The frustration stems from a Washington Post report that said Hegseth gave a verbal order to kill everyone on board the boat targeted Sept. 2, which allegedly led Adm. Frank Bradley to order a second strike on two men clinging to the wreckage, which could violate the laws of war. The administration denies that Hegseth issued such an order and says Bradley acted within his authority.
After calls for more details from Congress, Trump said he had “no problem” releasing the full video. But on Monday, he backed away.
“I didn’t say that,” he told ABC News. “Whatever Hegseth wants to do is OK with me.” Warner said the administration continues to withhold both full footage and basic legal documents.

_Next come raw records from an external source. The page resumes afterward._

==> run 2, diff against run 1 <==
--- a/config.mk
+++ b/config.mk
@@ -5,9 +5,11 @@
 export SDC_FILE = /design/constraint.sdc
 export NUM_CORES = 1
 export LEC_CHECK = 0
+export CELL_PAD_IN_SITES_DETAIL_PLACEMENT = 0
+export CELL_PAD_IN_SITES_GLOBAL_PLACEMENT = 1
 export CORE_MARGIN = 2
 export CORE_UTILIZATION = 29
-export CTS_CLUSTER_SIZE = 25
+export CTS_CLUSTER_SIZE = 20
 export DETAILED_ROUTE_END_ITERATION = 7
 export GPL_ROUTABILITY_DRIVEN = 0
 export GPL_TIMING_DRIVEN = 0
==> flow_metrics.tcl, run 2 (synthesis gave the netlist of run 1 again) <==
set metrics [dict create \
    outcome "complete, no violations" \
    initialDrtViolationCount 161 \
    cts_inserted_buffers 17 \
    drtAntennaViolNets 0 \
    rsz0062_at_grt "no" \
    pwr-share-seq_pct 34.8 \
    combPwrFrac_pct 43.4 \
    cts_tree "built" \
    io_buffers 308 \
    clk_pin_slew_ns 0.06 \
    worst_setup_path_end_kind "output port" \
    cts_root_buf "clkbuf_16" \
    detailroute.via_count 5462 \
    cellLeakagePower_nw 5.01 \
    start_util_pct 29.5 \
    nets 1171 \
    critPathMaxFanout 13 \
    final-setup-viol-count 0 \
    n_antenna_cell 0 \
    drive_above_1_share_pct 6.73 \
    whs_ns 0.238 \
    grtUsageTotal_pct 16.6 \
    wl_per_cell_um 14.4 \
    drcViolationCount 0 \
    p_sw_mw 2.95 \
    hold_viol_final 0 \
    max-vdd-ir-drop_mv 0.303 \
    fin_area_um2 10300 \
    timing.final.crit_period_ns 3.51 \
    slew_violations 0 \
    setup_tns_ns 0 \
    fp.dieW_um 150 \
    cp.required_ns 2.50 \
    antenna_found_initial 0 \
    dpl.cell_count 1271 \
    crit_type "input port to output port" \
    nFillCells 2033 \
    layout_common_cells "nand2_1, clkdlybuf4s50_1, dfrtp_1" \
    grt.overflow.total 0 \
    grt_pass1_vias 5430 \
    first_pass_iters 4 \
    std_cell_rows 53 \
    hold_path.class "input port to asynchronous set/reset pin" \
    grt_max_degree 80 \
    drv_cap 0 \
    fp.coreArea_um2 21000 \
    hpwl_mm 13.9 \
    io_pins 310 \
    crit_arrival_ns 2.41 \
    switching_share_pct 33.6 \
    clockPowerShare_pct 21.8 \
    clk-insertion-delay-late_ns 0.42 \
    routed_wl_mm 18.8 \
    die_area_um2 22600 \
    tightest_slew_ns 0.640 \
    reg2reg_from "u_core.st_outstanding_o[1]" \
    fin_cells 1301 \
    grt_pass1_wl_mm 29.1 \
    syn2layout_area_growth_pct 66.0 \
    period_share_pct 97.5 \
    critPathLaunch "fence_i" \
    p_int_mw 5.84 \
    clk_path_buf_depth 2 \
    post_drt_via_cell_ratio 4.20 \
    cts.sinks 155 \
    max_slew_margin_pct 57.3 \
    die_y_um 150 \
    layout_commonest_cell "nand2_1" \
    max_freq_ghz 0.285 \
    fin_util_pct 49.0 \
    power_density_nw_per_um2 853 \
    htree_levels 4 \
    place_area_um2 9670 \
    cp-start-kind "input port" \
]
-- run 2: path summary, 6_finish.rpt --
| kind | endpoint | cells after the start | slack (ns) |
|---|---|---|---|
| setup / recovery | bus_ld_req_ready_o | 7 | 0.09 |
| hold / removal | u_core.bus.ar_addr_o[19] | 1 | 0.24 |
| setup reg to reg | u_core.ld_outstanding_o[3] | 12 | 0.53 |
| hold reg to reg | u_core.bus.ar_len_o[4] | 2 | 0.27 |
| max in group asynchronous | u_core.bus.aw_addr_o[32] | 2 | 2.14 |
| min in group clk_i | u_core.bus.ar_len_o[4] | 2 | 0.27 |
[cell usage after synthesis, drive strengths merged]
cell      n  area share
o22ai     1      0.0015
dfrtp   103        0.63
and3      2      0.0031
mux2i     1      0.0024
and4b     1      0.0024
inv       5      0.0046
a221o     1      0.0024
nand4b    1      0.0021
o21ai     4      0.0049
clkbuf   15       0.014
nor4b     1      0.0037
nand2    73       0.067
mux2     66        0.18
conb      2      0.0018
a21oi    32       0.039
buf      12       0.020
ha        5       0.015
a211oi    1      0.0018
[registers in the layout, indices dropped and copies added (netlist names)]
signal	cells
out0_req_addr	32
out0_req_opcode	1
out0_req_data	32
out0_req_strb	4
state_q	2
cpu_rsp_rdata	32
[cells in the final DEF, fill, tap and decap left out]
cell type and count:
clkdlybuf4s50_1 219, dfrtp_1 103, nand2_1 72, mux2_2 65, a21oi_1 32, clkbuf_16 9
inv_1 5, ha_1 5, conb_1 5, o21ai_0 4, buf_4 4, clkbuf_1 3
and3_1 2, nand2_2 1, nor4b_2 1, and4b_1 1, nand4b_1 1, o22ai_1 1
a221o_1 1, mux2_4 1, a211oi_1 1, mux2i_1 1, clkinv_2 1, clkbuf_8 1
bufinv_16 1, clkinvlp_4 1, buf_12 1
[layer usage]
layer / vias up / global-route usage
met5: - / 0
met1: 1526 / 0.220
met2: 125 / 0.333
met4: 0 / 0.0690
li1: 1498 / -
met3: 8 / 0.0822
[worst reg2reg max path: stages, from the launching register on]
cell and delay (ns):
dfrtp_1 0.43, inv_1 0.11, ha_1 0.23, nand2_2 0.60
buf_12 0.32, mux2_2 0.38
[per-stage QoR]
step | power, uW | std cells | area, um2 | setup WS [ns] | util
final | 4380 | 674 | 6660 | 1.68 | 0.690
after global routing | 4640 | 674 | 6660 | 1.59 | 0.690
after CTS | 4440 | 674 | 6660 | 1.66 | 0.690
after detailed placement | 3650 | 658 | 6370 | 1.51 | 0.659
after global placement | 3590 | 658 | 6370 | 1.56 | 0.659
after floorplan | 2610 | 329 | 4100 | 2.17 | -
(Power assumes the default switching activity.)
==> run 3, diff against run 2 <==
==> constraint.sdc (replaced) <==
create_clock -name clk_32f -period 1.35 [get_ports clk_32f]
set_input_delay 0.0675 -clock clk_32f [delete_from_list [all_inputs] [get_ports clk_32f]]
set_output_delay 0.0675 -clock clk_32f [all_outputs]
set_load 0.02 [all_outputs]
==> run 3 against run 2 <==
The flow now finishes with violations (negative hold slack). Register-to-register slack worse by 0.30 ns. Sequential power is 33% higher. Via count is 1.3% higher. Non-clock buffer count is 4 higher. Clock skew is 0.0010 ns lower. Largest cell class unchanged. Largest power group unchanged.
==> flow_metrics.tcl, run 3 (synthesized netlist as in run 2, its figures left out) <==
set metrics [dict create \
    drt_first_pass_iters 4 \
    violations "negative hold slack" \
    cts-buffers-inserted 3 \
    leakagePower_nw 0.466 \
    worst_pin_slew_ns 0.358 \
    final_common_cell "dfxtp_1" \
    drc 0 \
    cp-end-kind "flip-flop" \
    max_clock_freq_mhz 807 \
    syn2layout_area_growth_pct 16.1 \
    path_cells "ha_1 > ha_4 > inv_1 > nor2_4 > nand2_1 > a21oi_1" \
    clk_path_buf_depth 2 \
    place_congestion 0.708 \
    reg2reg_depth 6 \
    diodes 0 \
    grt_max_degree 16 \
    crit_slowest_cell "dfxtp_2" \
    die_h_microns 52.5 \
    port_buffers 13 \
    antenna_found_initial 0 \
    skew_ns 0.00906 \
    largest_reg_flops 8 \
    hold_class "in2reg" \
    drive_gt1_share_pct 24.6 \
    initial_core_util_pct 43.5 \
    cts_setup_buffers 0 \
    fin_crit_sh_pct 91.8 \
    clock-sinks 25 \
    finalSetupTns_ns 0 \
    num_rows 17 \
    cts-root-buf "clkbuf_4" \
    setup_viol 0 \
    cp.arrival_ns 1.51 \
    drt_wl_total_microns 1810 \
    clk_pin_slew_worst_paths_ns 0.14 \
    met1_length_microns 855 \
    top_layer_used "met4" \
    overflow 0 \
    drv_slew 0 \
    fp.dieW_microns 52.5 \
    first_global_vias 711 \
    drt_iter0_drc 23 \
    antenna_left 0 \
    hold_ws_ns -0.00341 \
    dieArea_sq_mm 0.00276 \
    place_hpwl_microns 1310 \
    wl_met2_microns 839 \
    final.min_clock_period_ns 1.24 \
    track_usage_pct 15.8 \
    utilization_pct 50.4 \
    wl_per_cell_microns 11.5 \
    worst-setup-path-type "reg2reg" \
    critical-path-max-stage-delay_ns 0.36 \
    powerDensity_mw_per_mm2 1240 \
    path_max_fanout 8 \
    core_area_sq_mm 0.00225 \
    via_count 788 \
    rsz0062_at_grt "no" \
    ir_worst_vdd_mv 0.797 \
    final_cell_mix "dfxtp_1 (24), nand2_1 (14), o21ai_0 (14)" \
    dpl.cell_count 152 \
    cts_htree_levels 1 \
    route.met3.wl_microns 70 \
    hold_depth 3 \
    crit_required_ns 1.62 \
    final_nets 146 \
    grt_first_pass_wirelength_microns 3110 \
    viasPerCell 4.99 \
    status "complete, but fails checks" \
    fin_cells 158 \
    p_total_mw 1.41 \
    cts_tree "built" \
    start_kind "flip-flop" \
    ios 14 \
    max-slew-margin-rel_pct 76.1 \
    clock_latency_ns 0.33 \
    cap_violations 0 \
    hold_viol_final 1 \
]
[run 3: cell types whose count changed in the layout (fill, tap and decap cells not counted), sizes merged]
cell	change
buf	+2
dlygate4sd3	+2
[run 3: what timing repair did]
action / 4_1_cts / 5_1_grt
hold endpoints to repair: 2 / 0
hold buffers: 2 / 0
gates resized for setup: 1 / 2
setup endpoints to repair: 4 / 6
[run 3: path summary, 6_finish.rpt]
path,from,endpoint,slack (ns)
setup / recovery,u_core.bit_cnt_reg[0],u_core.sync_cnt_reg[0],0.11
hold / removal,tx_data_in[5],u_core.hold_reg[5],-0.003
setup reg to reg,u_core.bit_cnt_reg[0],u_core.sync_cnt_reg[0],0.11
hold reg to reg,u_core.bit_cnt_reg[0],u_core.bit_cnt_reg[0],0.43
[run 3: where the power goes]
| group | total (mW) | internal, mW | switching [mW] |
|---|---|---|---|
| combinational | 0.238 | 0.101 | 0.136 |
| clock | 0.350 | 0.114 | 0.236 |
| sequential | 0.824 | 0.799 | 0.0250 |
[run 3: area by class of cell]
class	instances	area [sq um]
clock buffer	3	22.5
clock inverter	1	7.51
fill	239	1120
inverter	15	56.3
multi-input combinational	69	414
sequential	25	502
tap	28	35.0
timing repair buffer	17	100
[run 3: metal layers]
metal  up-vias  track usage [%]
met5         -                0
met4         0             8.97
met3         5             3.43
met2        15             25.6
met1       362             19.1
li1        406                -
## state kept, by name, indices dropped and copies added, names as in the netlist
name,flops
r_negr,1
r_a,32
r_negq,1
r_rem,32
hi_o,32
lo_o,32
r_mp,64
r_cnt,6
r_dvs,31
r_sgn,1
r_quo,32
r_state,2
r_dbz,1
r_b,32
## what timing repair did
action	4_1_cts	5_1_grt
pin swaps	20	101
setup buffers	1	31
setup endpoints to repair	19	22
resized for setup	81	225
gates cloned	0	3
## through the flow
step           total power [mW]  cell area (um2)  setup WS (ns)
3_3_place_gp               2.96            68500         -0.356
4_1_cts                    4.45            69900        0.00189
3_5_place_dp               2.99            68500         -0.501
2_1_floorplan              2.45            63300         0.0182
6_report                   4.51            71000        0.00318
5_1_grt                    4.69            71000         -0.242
**config.mk**
```make
export PLATFORM = sky130hd
export DESIGN_NAME = song_player
export DESIGN_NICKNAME = d
export VERILOG_FILES = /design/src/rtl/song_pkg.sv /design/src/rtl/song_rom.sv /design/src/rtl/song_player.sv
export SDC_FILE = /design/constraint.sdc
export NUM_CORES = 1
export LEC_CHECK = 0
export ABC_AREA = 1
export BUFFER_PORTS_ARGS = -buffer_cell sky130_fd_sc_hd__buf_2
export CAP_MARGIN = 20
export CORE_MARGIN = 4
export CORE_UTILIZATION = 60
export CTS_CLUSTER_DIAMETER = 120
export DETAILED_ROUTE_END_ITERATION = 8
export GPL_TIMING_DRIVEN = 0
export PLACE_DENSITY = 0.8
export SLEW_MARGIN = 10
export SYNTH_ARGS = -nofsm -noshare
export SYNTH_HDL_FRONTEND = slang
export SYNTH_HIERARCHICAL = 1
export SYNTH_SLANG_ARGS = --single-unit
```
**constraint.sdc**
```tcl
create_clock -name clk -period 5.8 [get_ports clk]
set_input_delay 0.58 -clock clk [delete_from_list [all_inputs] [get_ports clk]]
set_output_delay 0.58 -clock clk [all_outputs]
set_load 0.01 [all_outputs]
```
**src/rtl/song_pkg.sv**
```systemverilog
// Shared definitions for the song player: note codes, tone divider table
// and the player state encoding.
package song_pkg;

    localparam int NOTE_W = 6;

    // Note codes: 0 is a rest, then low / middle / high octaves of C major.
    localparam logic [NOTE_W-1:0] REST = 6'd0;
    localparam logic [NOTE_W-1:0] L1 = 6'd1,  L2 = 6'd2,  L3 = 6'd3,  L4 = 6'd4;
    localparam logic [NOTE_W-1:0] L5 = 6'd5,  L6 = 6'd6,  L7 = 6'd7;
    localparam logic [NOTE_W-1:0] M1 = 6'd8,  M2 = 6'd9,  M3 = 6'd10, M4 = 6'd11;
    localparam logic [NOTE_W-1:0] M5 = 6'd12, M6 = 6'd13, M7 = 6'd14;
    localparam logic [NOTE_W-1:0] H1 = 6'd15, H2 = 6'd16, H3 = 6'd17, H4 = 6'd18;
    localparam logic [NOTE_W-1:0] H5 = 6'd19, H6 = 6'd20, H7 = 6'd21;

    // Half-period counts at 2.08 MHz: round(1_040_000 / f_note). Rest and
    // unused codes give 0 so the wave generator stays silent.
    localparam logic [16:0] NOTE_DIV [64] = '{
        1: 17'd7950,  2: 17'd7083,  3: 17'd6310,  4: 17'd5956,
        5: 17'd5306,  6: 17'd4727,  7: 17'd4212,
        8: 17'd3975,  9: 17'd3542,  10: 17'd3155, 11: 17'd2978,
        12: 17'd2653, 13: 17'd2364, 14: 17'd2106,
        15: 17'd1988, 16: 17'd1771, 17: 17'd1578, 18: 17'd1489,
        19: 17'd1327, 20: 17'd1182, 21: 17'd1053,
        default: 17'd0
    };

    typedef enum logic {
        IDLE = 1'b0,
        PLAY = 1'b1
    } state_e;

endpackage

```
**src/rtl/song_rom.sv**
```systemverilog
// Song contents: combinational step -> {note_code, duration} lookup.
// Replace this file to change the tune.
module song_rom
    import song_pkg::*;
#(
    parameter int ADDR_W = 7,
    parameter int DUR_W  = 4
) (
    input  logic [ADDR_W-1:0] addr_i,
    output logic [NOTE_W-1:0] note_o,
    output logic [DUR_W-1:0]  dur_o
);

    // Opening phrase followed by a repeating middle-octave scale at two ticks per note.
    always_comb begin
        note_o = REST;
        dur_o  = DUR_W'(1);
        case (addr_i)
            ADDR_W'(0): begin note_o = M6;   dur_o = DUR_W'(2); end
            ADDR_W'(1): begin note_o = REST; dur_o = DUR_W'(1); end
            ADDR_W'(2): begin note_o = H1;   dur_o = DUR_W'(1); end
            ADDR_W'(3): begin note_o = M3;   dur_o = DUR_W'(2); end
            ADDR_W'(4): begin note_o = M3;   dur_o = DUR_W'(2); end
            ADDR_W'(5): begin note_o = M5;   dur_o = DUR_W'(0); end
            default: begin
                note_o = NOTE_W'(int'(M1) + (int'(addr_i) % 7));
                dur_o  = DUR_W'(2);
            end
        endcase
    end

endmodule

```
**src/rtl/song_player.sv**
```systemverilog
// Song player: steps through song_rom at tempo_tick rate and drives a tone
// divider / enable pair for a wave generator. All outputs are registered.
// Optional feature macro: SONG_PLAYER_GAP_EN (silent gap at the end of each note).
module song_player
    import song_pkg::*;
#(
    parameter int  DIV_W     = 17,
    parameter int  LEN       = 110,
    parameter int  DEPTH     = 128,
    parameter int  DUR_W     = 4,
    parameter int  GAP_TICKS = 1,
    localparam int ADDR_W    = $clog2(DEPTH)
) (
    input  logic              clk,
    input  logic              rst,
    input  logic              tempo_tick,
    input  logic              start,
    input  logic              stop,
    input  logic              loop_en,
    output logic [DIV_W-1:0]  div,
    output logic              enable,
    output logic              busy,
    output logic [ADDR_W-1:0] step,
    output logic              done
);

    localparam logic [ADDR_W-1:0] LAST_STEP = ADDR_W'(LEN - 1);

    state_e              state_q, state_d;
    logic [ADDR_W-1:0]   step_q, step_d;
    logic [DUR_W-1:0]    tick_q, tick_d;
    logic [DUR_W-1:0]    last_q, last_d;     // index of final tick of the current note
    logic [DIV_W-1:0]    div_q, div_d;
    logic                enable_q, enable_d;
    logic                busy_q, busy_d;
    logic                done_q, done_d;
    logic [NOTE_W-1:0]   rom_note;
    logic [DUR_W-1:0]    rom_dur;
    logic                in_gap;

    // The ROM is addressed by the next step so new div/enable land on the same edge.
    song_rom #(.ADDR_W(ADDR_W), .DUR_W(DUR_W)) u_rom (
        .addr_i (step_d),
        .note_o (rom_note),
        .dur_o  (rom_dur)
    );

    // A zero duration plays as one tick.
    assign last_d = (rom_dur == '0) ? '0 : rom_dur - DUR_W'(1);

`ifdef SONG_PLAYER_GAP_EN
    int gap_len;
    // Silence the final min(GAP_TICKS, dur-1) ticks of each note.
    always_comb begin
        gap_len = (GAP_TICKS < int'(last_d)) ? GAP_TICKS : int'(last_d);
        in_gap  = int'(tick_d) > (int'(last_d) - gap_len);
    end
`else
    assign in_gap = 1'b0;
`endif

    // State register and all registered outputs.
    always_ff @(posedge clk or posedge rst) begin
        if (rst) begin
            state_q  <= IDLE;
            step_q   <= '0;
            tick_q   <= '0;
            last_q   <= '0;
            div_q    <= '0;
            enable_q <= 1'b0;
            busy_q   <= 1'b0;
            done_q   <= 1'b0;
        end else begin
            state_q  <= state_d;
            step_q   <= step_d;
            tick_q   <= tick_d;
            last_q   <= last_d;
            div_q    <= div_d;
            enable_q <= enable_d;
            busy_q   <= busy_d;
            done_q   <= done_d;
        end
    end

    // Next state: start/stop handling (stop wins), tick counting and step advance.
    always_comb begin
        state_d = state_q;
        step_d  = step_q;
        tick_d  = tick_q;
        done_d  = 1'b0;
        unique case (state_q)
            IDLE: begin
                if (start && !stop) begin
                    state_d = PLAY;
                    step_d  = '0;
                    tick_d  = '0;
                end
            end
            PLAY: begin
                if (stop) begin
                    state_d = IDLE;
                    step_d  = '0;
                    tick_d  = '0;
                end else if (start) begin
                    step_d = '0;
                    tick_d = '0;
                end else if (tempo_tick) begin
                    if (tick_q >= last_q) begin
                        tick_d = '0;
                        if (step_q >= LAST_STEP) begin
                            step_d = '0;
                            if (!loop_en) begin
                                state_d = IDLE;
                                done_d  = 1'b1;
                            end
                        end else begin
                            step_d = step_q + ADDR_W'(1);
                        end
                    end else begin
                        tick_d = tick_q + DUR_W'(1);
                    end
                end
            end
            default: state_d = IDLE;
        endcase
    end

    // Output decode from the next state and the next step's ROM entry.
    always_comb begin
        busy_d   = (state_d == PLAY);
        div_d    = '0;
        enable_d = 1'b0;
        if (state_d == PLAY) begin
            div_d    = DIV_W'(NOTE_DIV[rom_note]);
            enable_d = (rom_note != REST) && !in_gap;
        end
    end

    assign div    = div_q;
    assign enable = enable_q;
    assign busy   = busy_q;
    assign step   = step_q;
    assign done   = done_q;

endmodule

```
==> qor.yml <==
floorplan:
  io_pins: 33
  fp-row-count: 25
  fp.dieH_um: 77.9
  die_x_um: 77.9
  core_area_mm2: 0.00472
  start_util_pct: 62.1
  die_area_mm2: 0.00608
placement:
  portBuffers: 28
  hpwl_um: 5160
  dp_slack_ns: -0.411
  gp_congestion: 0.930
routing:
  num_vias: 3086
  vias_per_cell: 5.40
  antenna_left: 0
  wire_per_inst_um: 13.2
  drc_errors: 0
  dr.pass1.iters: 5
  routed_wl_um: 7550
  drtIter0Drc: 178
setup_path:
  worstSetupPathType: "reg2reg"
  critPathBufInv: 9
  slowest_stage: "dfrtp_1"
  worstSetupEndpointType: "register"
  critPathTopFamily: "simple AND/OR/NAND/NOR gates"
  max_stage_delay_ns: 0.39
  cp-start-kind: "register"
  critPathMaxFanout: 8
  crit_required_ns: 5.96
  arrival_ns: 5.61
pwr:
  switching_share_pct: 51.6
  total_power_mw: 1.45
  p_seq_share_pct: 19.6
  p_int_uw: 701
  power_density_mw_per_mm2: 398
  p_leak_nw: 2.00
  switching_power_uw: 746
  p_comb_share_pct: 68.8
  peakVddDrop_v: 0.000391
  power_frac_clock_pct: 11.6
status:
  status: "finished clean"
run:
  drv_cap: 0
yosys:
  synth_edf_count: 0
  yosys-top-cells-area: "dfrtp_1 26%, nand2_1 14%, inv_1 8.1%"
  synth_cell_types: 38
  yosys.area_share.simple_pct: 37.0
  synth_area_mm2: 0.00294
  synthAdderAreaFrac_pct: 7.25
  yosys.area.top_type: "dfrtp_1"
  synth_top_area_share_pct: 26.4
  yosys_warnings: 6
  synth_top_family_by_area: "simple AND/OR/NAND/NOR gates"
  synth_cells: 448
  ys_seq_area_share_pct: 26.4
  synthMuxAreaShare_pct: 0
  syn_area_per_cell_um2: 6.55
  synth-main-ff-cell: "dfrtp_1"
  ys_seq_elements: 31
  synth_compound_area_share_pct: 14.5
  async_flop_share_pct: 100
  synthXorXnorAreaFrac_pct: 2.09
global_route:
  antenna_found_initial: 0
  grt_max_degree: 21
  grtUsageTotal_pct: 23.4
  grt_overflow: 0
  grt_pass1_vias: 2714
  grt_pass1_wl_um: 11700
sta:
  fmax_mhz: 184
  final_max_slew_viol_count: 0
  fin_crit_ns: 5.45
  final_hold_viol_count: 0
  hold-worst-slack_ns: 0.338
  tightest_slew_ns: 0.803
  post-route-period-util_pct: 93.9
  setup_violations: 0
  setup_ws_ns: 0.352
  relSlewSlack_pct: 46.0
  clock_skew_ns: 0.0126
layout:
  drive_gt1_share_pct: 28.9
  nNetsFinal: 528
  antenna_cells: 0
  final_cell_mix: "95 x nand2_1, 56 x inv_1, 46 x nor2_1, 31 x nand3_1"
  final_common_cell: "nand2_1"
  areaGrowthSynthToFinish_pct: 23.8
  final_core_util_pct: 77.0
cts:
  cts.sinks: 31
  worstSkewPairLatency_ns: 0.29
  cts_max_level: 2
  clk_pin_slew_ns: 0.07
  cts_buffer_depth: 2
  cts_buffers: 5
  clock-root-buffer: "clkbuf_8"
  cts_tree: "yes"
worst_hold_path:
  hp-class: "in2async"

“I believe the American people deserve to see [the video],” he said. “It’s a little strange where administration officials say, ‘Well, we can release edited versions of videos that they like to brag about, but then not at least show immediate moments, up to including the second strike.”
Warner said he has also asked for execution orders, communications, legal opinions and information about whether the legal justification changed after the strike.
“So far, I’ve not got those answers,” he said. “I did not get a complete refusal, but I got inadequate answers.”
Congress is trying to force the issue by adding language to the National Defense Authorization Act that withholds a quarter of Hegseth’s travel budget until the Pentagon turns over the unedited strike videos.
Trump told Politico in an interview published Tuesday that President Nicolás Maduro’s “days are numbered” and would not rule out deploying U.S. troops into Venezuela to root out drug networks. Some lawmakers on both parties have already tried and failed twice to rein in the president with war power resolutions, but another was filed last week aimed at blocking any move towards a land strike.